14. Would the model be able to make good predictions if we hadn't included the ride distance by hand? Train a new Random Forest model (with grid search) by dropping the `ride_distance` column from the features, and conclude.

In [111]:
target_variable = "fare_amount"

X = dataset.drop([target_variable, "ride_distance"], axis = 1)
y = dataset[target_variable]

numerical_features = ['pickup_longitude', 'pickup_latitude', 'dropoff_longitude', 'dropoff_latitude', 'passenger_count']
categorical_features = ['Year', 'Month', 'Day', 'Weekday']
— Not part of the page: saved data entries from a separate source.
===== src/rtl/xdr_pkg.sv =====
package xdr_pkg;
   localparam int NTGT = 3;
   typedef enum int {TGT_XRAM = 0, TGT_CAN = 1, TGT_EXT = 2} tgt_e;

   function automatic logic in_window(input logic [15:0] probe,
                                      input logic [15:0] base,
                                      input int unsigned span);
      logic [16:0] diff;
      diff = {1'b0, probe} - {1'b0, base};
      return !diff[16] && (diff < 17'(span));
   endfunction
endpackage


===== src/rtl/xdr_page_reg.sv =====
module xdr_page_reg #(
   parameter int          DW        = 8,
   parameter int          SFR_AW    = 8,
   parameter logic [7:0]  PAGE_ADDR = 8'h91
) (
   input  logic              clk,
   input  logic              rst_n,
   input  logic [SFR_AW-1:0] sfr_addr,
   input  logic              sfr_wr,
   input  logic [DW-1:0]     sfr_wdata,
   output logic [DW-1:0]     page_q,
   output logic [DW-1:0]     sfr_rdata,
   output logic              sfr_hit
);
   localparam logic [SFR_AW-1:0] HIT_ADDR = SFR_AW'(PAGE_ADDR);

   assign sfr_hit   = (sfr_addr == HIT_ADDR);
   assign sfr_rdata = sfr_hit ? page_q : '0;

   always_ff @(posedge clk or negedge rst_n) begin
      if (!rst_n)                 page_q <= '0;
      else if (sfr_wr && sfr_hit) page_q <= sfr_wdata;
   end
endmodule


===== src/rtl/xdr_decode.sv =====
module xdr_decode
   import xdr_pkg::*;
#(
   parameter int          AW        = 16,
   parameter int          DW        = 8,
   parameter logic [15:0] XRAM_BASE = 16'hF800,
   parameter int unsigned XRAM_SPAN = 2048,
   parameter logic [15:0] CAN_BASE  = 16'hF700,
   parameter int unsigned CAN_SPAN  = 256
) (
   input  logic            acc_valid,
   input  logic            acc_wide,
   input  logic [AW-1:0]   acc_ptr,
   input  logic [DW-1:0]   acc_idx,
   input  logic [DW-1:0]   page,
   input  logic [DW-1:0]   p2_val,
   output logic [AW-1:0]   eff_addr,
   output logic [NTGT-1:0] tgt_oh
);
   logic [AW-1:0]   composed;
   logic [AW-1:0]   probe;
   logic [NTGT-1:0] hit;

   assign composed = {page, acc_idx};
   assign probe    = acc_wide ? acc_ptr : composed;

   localparam logic [15:0]  BASES [2] = '{XRAM_BASE, CAN_BASE};
   localparam int unsigned  SPANS [2] = '{XRAM_SPAN, CAN_SPAN};

   for (genvar w = 0; w < 2; w++) begin : g_win
      assign hit[w] = in_window(16'(probe), BASES[w], SPANS[w]);
   end
   assign hit[TGT_EXT] = !(hit[TGT_XRAM] || hit[TGT_CAN]);

   always_comb begin
      tgt_oh = '0;
      if (acc_valid) begin
         if (hit[TGT_XRAM])     tgt_oh[TGT_XRAM] = 1'b1;
         else if (hit[TGT_CAN]) tgt_oh[TGT_CAN]  = 1'b1;
         else                   tgt_oh[TGT_EXT]  = 1'b1;
      end
   end

   always_comb begin
      if (acc_wide)            eff_addr = acc_ptr;
      else if (hit[TGT_EXT])   eff_addr = {p2_val, acc_idx};
      else                     eff_addr = composed;
   end
endmodule


===== src/rtl/xdr_rdmux.sv =====
module xdr_rdmux #(
   parameter int DW        = 8,
   parameter int N         = 3,
   parameter bit AND_OR    = 1'b1
) (
   input  logic [N-1:0]    sel,
   input  logic [N*DW-1:0] rdata_flat,
   output logic [DW-1:0]   rdata
);
   if (AND_OR) begin : g_andor
      always_comb begin
         rdata = '0;
         for (int i = 0; i < N; i++)
            rdata = rdata | (rdata_flat[i*DW +: DW] & {DW{sel[i]}});
      end
   end else begin : g_prio
      always_comb begin
         rdata = '0;
         for (int i = N-1; i >= 0; i--)
            if (sel[i]) rdata = rdata_flat[i*DW +: DW];
      end
   end
endmodule


===== src/rtl/xdata_router.sv =====
module xdata_router
   import xdr_pkg::*;
#(
   parameter int          AW        = 16,
   parameter int          DW        = 8,
   parameter int          SFR_AW    = 8,
   parameter logic [7:0]  PAGE_ADDR = 8'h91,
   parameter logic [15:0] XRAM_BASE = 16'hF800,
   parameter int unsigned XRAM_SPAN = 2048,
   parameter logic [15:0] CAN_BASE  = 16'hF700,
   parameter int unsigned CAN_SPAN  = 256,
   parameter bit          AND_OR    = 1'b1
) (
   input  logic              clk,
   input  logic              rst_n,
   input  logic              acc_valid,
   input  logic              acc_wide,
   input  logic              acc_write,
   input  logic [AW-1:0]     acc_ptr,
   input  logic [DW-1:0]     acc_idx,
   input  logic [DW-1:0]     acc_wdata,
   output logic [DW-1:0]     acc_rdata,
   input  logic [DW-1:0]     p2_val,
   input  logic [SFR_AW-1:0] sfr_addr,
   input  logic              sfr_wr,
   input  logic [DW-1:0]     sfr_wdata,
   output logic [DW-1:0]     sfr_rdata,
   output logic              sfr_hit,
   output logic [AW-1:0]     eff_addr,
   output logic [2:0]        tgt_sel,
   output logic              tgt_we,
   output logic              tgt_re,
   output logic [DW-1:0]     tgt_wdata,
   input  logic [DW-1:0]     xram_rdata,
   input  logic [DW-1:0]     can_rdata,
   input  logic [DW-1:0]     ext_rdata
);
   if (AW != 2*DW)                      begin : g_bad_aw   $error("AW must be twice DW"); end
   if (AW != 16)                        begin : g_bad_w    $error("window decode assumes AW of 16"); end
   if (32'(CAN_BASE) + CAN_SPAN > 32'(XRAM_BASE) && 32'(XRAM_BASE) + XRAM_SPAN > 32'(CAN_BASE))
                                        begin : g_overlap  $error("internal windows overlap"); end
   if (32'(XRAM_BASE) + XRAM_SPAN > 65536) begin : g_xr_big $error("XRAM window exceeds space"); end
   if (32'(CAN_BASE) + CAN_SPAN > 65536)   begin : g_cn_big $error("CAN window exceeds space"); end

   logic [DW-1:0]   page_q;
   logic [NTGT-1:0] tgt_oh;

   xdr_page_reg #(.DW(DW), .SFR_AW(SFR_AW), .PAGE_ADDR(PAGE_ADDR)) u_page (
      .clk       (clk),
      .rst_n     (rst_n),
      .sfr_addr  (sfr_addr),
      .sfr_wr    (sfr_wr),
      .sfr_wdata (sfr_wdata),
      .page_q    (page_q),
      .sfr_rdata (sfr_rdata),
      .sfr_hit   (sfr_hit)
   );

   xdr_decode #(.AW(AW), .DW(DW), .XRAM_BASE(XRAM_BASE), .XRAM_SPAN(XRAM_SPAN),
                .CAN_BASE(CAN_BASE), .CAN_SPAN(CAN_SPAN)) u_dec (
      .acc_valid (acc_valid),
      .acc_wide  (acc_wide),
      .acc_ptr   (acc_ptr),
      .acc_idx   (acc_idx),
      .page      (page_q),
      .p2_val    (p2_val),
      .eff_addr  (eff_addr),
      .tgt_oh    (tgt_oh)
   );

   xdr_rdmux #(.DW(DW), .N(NTGT), .AND_OR(AND_OR)) u_rmux (
      .sel        (tgt_oh),
      .rdata_flat ({ext_rdata, can_rdata, xram_rdata}),
      .rdata      (acc_rdata)
   );

   assign tgt_sel   = tgt_oh;
   assign tgt_we    = acc_valid &  acc_write;
   assign tgt_re    = acc_valid & ~acc_write;
   assign tgt_wdata = acc_wdata;
endmodule


===== config.mk =====
export PLATFORM = sky130hd
export DESIGN_NAME = xdata_router
export DESIGN_NICKNAME = d
export VERILOG_FILES = /design/src/rtl/xdr_pkg.sv /design/src/rtl/xdr_page_reg.sv /design/src/rtl/xdr_decode.sv /design/src/rtl/xdr_rdmux.sv /design/src/rtl/xdata_router.sv
export SDC_FILE = /design/constraint.sdc
export NUM_CORES = 1
export LEC_CHECK = 0
export BUFFER_PORTS_ARGS = -buffer_cell sky130_fd_sc_hd__buf_4
export CORE_MARGIN = 2
export CORE_UTILIZATION = 33
export DETAILED_ROUTE_END_ITERATION = 7
export MAX_ROUTING_LAYER = met4
export PLACE_DENSITY = 0.79
export SKIP_CTS_REPAIR_TIMING = 1
export SYNTH_ARGS = -nofsm -noshare
export SYNTH_HDL_FRONTEND = slang
export SYNTH_SLANG_ARGS = --single-unit

===== constraint.sdc =====
create_clock -name clk -period 5.2 [get_ports clk]
set_input_delay 1.04 -clock clk [delete_from_list [all_inputs] [get_ports clk]]
set_output_delay 1.04 -clock clk [all_outputs]
set_load 0.005 [all_outputs]

==> impl_metrics.ini <==
[layout]
drive_above_1_share = 0.597
antenna_cells = 0
nFillCells = 329
fin_nets = 322
largest_register_ffs = 8
largestRegisters = u_page.page_q (8)
regArea_sq_um = 200
final_common_cell = buf_4
multi_input_area_sq_um = 795
regMostFlops = u_page.page_q
layout_common_cells = buf_4, mux2_2, a21oi_1
fin_area_sq_mm = 0.00194
layout-area-overhead-vs-synth_pct = 76.3

[timing]
slew_headroom = 0.604
tns_ns = 0
finalCriticalPeriod_ns = 4.45
finalHoldViolCount = 0
setup_viol = 0
finClkSkew_ns = 0
holdWs_ns = 0.526
max_freq_mhz = 225
worst_pin_slew_ns = 0.594
drv_slew = 0
period_share = 0.856
rsz0062_at_grt = no

[cts]
cts.clk_slew.worst_paths_ns = 0.05
htreeDepth = 1
cts_tree = yes
clock_latency_ns = 0.25
clkSinkCount = 8
ctsRootBufferMaster = clkbuf_4
cts_buffers = 3
clock_path_buffers = 2

[synthesis]
syn_avg_cell_area_sq_um = 8.41
synthesis.area_sq_mm = 0.00110
yosys-top-cells-area = dfrtp_1, mux2_2, mux2i_1
yosys_warnings = 0
synth_top_cell_area_share = 0.182
ys_ff_latch = 8
yosysSeqAreaShare = 0.182
synth_cells = 131
syn_nets = 218
synth_cell_type_count = 33
synth_area_leader_cell = dfrtp_1

[floorplan]
ios = 132
die_y_um = 61.8
rows = 20
core_area_sq_mm = 0.00310
start_util = 0.355
dieArea_sq_mm = 0.00382
fp.dieW_um = 61.8

[power]
total_power_mw = 0.219
p_leak_nw = 1.05
powerDensity_mw_per_mm2 = 113
worst_ir_drop_vdd_uv = 101

[routing]
drc = 0
antenna_left = 0
vias = 1354
drt_iter0_markers = 67
avgViaCountPerCell = 4.89
post_drt_wl_per_cell_um = 12.7
drt_pass1_iterations = 5
routed_wl_um = 3520

[global_routing]
overflow = 0
grt_busiest_layer = met2
met1_usage = 0.211
antenna_found_initial = 0
grtUsageMet3 = 0.0207
grtUsageTotal = 0.176
grt_first_pass_wirelength_um = 5080
grt_use_met2 = 0.293
grt_max_degree = 33
first_global_vias = 1181

[run_status]
status = finished, final reports clean

[worst_hold_path]
hold_class = flip-flop to flip-flop

[setup_path]
required_ns = 4.16
cp-start-kind = input port
path_max_fanout = 32
cp.arrival_ns = 3.41
crit_type = input port to output port
end_kind = output port

[placed_design]
place_congestion = 0.762
dp_hpwl_um = 2910
io_buffers = 115
place_area_sq_mm = 0.00192

[flow_run]
max_cap_violations = 0
[final cells by class]
| class | instances | share of cell area |
|---|---|---|
| clock buffers | 3 | 0.0116 |
| inverters | 2 | 0.00386 |
| multi-input cells | 105 | 0.409 |
| flip-flops and latches | 8 | 0.103 |
| well taps | 44 | 0.0283 |
| repair buffers | 115 | 0.444 |
[final timing paths]
check                                  from          endpoint  slack [ns]  cells past startpoint
setup / recovery                   acc_wide      acc_rdata[2]        0.75                      9
hold / removal             u_page.page_q[7]  u_page.page_q[7]        0.53                      1
setup reg to reg           u_page.page_q[1]  u_page.page_q[1]        4.38                      1
hold reg to reg            u_page.page_q[7]  u_page.page_q[7]        0.53                      1
max in group asynchronous             rst_n  u_page.page_q[1]        4.48                      1
min in group asynchronous             rst_n  u_page.page_q[7]        0.60                      1
[synthesized netlist by cell type]
master	n
nand3b_1	1
buf_6	1
nand2_1	3
a21boi_0	1
and3_1	2
nand3_1	1
clkbuf_1	5
ha_1	1
buf_2	2
inv_1	2
or3b_1	1
nor2_1	6
and2_1	10
o32ai_4	1
nand4b_4	1
a21oi_1	15
nor2b_1	8
mux2i_1	9
and4b_1	2
o21a_1	1
or3b_4	1
a21bo_2	1
mux2_2	17
o311ai_0	1
nand4_1	2
a31oi_1	3
xor2_1	1
nor3_1	1
dfrtp_1	8
nor4bb_1	1
o21ai_0	13
and3b_1	1
buf_4	8
[critical path: stages]
cell,delay (ns)
buf_4,0.28
mux2_2,0.38
ha_1,0.34
or3b_4,0.40
o32ai_4,0.16
nand4b_4,0.30
mux2i_1,0.26
a21oi_1,0.09
buf_4,0.17
[power by group]
part	switching [mW]	total [mW]	internal, mW
clock	0.0199	0.0462	0.0263
sequential	0.00280	0.0682	0.0654
combinational	0.0333	0.105	0.0713
total	0.0559	0.219	0.163
[stage by stage]
| step | std cells | setup slack [ns] | util |
|---|---|---|---|
| 2_1_floorplan | 131 | 0.840 | - |
| 3_3_place_gp | 274 | 0.785 | 0.619 |
| 3_5_place_dp | 274 | 0.743 | 0.619 |
| 4_1_cts | 277 | 0.742 | 0.626 |
| 5_1_grt | 277 | 0.611 | 0.626 |
| 6_report | 277 | 0.751 | 0.626 |
[per-layer routing]
layer	up-vias	wire, um	share of wire
met5	-	0	0
met4	0	76	0.022
met3	8	306	0.087
met2	63	1720	0.49
met1	608	1420	0.40
li1	675	-	-
[kinds of logic (layout without fill, tap and decap cells)]
group	count (synthesis)	in the layout	share of synthesized area
AOI/OAI and AO/OA	36	36	0.200
xor gates and xnor gates	1	1	0.00795
adders and majority gates	1	1	0.0113
buffers and inverters	18	120	0.0976
DFF	8	8	0.182
muxes	26	26	0.255
and+or+nand+nor	41	41	0.246
Note: power is estimated with default switching activity, not from simulation.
X_train_unproc, X_test_unproc, y_train, y_test = train_test_split(X, y, test_size=0.2)

scaler = StandardScaler()
encoder = OneHotEncoder(drop="first")

preprocessor = ColumnTransformer(
    transformers=[
        ('num', scaler, numerical_features),
        ('cat', encoder, categorical_features)
    ]
)

X_train = preprocessor.fit_transform(X_train_unproc)
X_test = preprocessor.transform(X_test_unproc)

params = {
    'max_depth': [10, 12, 14],
    'min_samples_split': [4, 8],
    'n_estimators': [60, 80, 100]
}

gridsearch =  GridSearchCV(estimator=rfr, param_grid= params, cv = 3)
gridsearch.fit(X_train, y_train)

In [112]:
print(f"R2 score on train set : {gridsearch.score(X_train, y_train)}")
print(f"Mean Absolute Error train set : {mean_absolute_error(y_train, gridsearch.predict(X_train))}")
print()
print(f"R2 score on test set : {gridsearch.score(X_test, y_test)}")
print(f"Mean Absolute Error test set : {mean_absolute_error(y_test, gridsearch.predict(X_test))}")

R2 score on train set : 0.8414339029432591
Mean Absolute Error train set : 2.5666997763020154

R2 score on test set : 0.7386447128963429
Mean Absolute Error test set : 2.9279744489821797


Better than the baseline, even without the "ride_distance" column, which is the most important feature (considering the last RandomForestRegressor).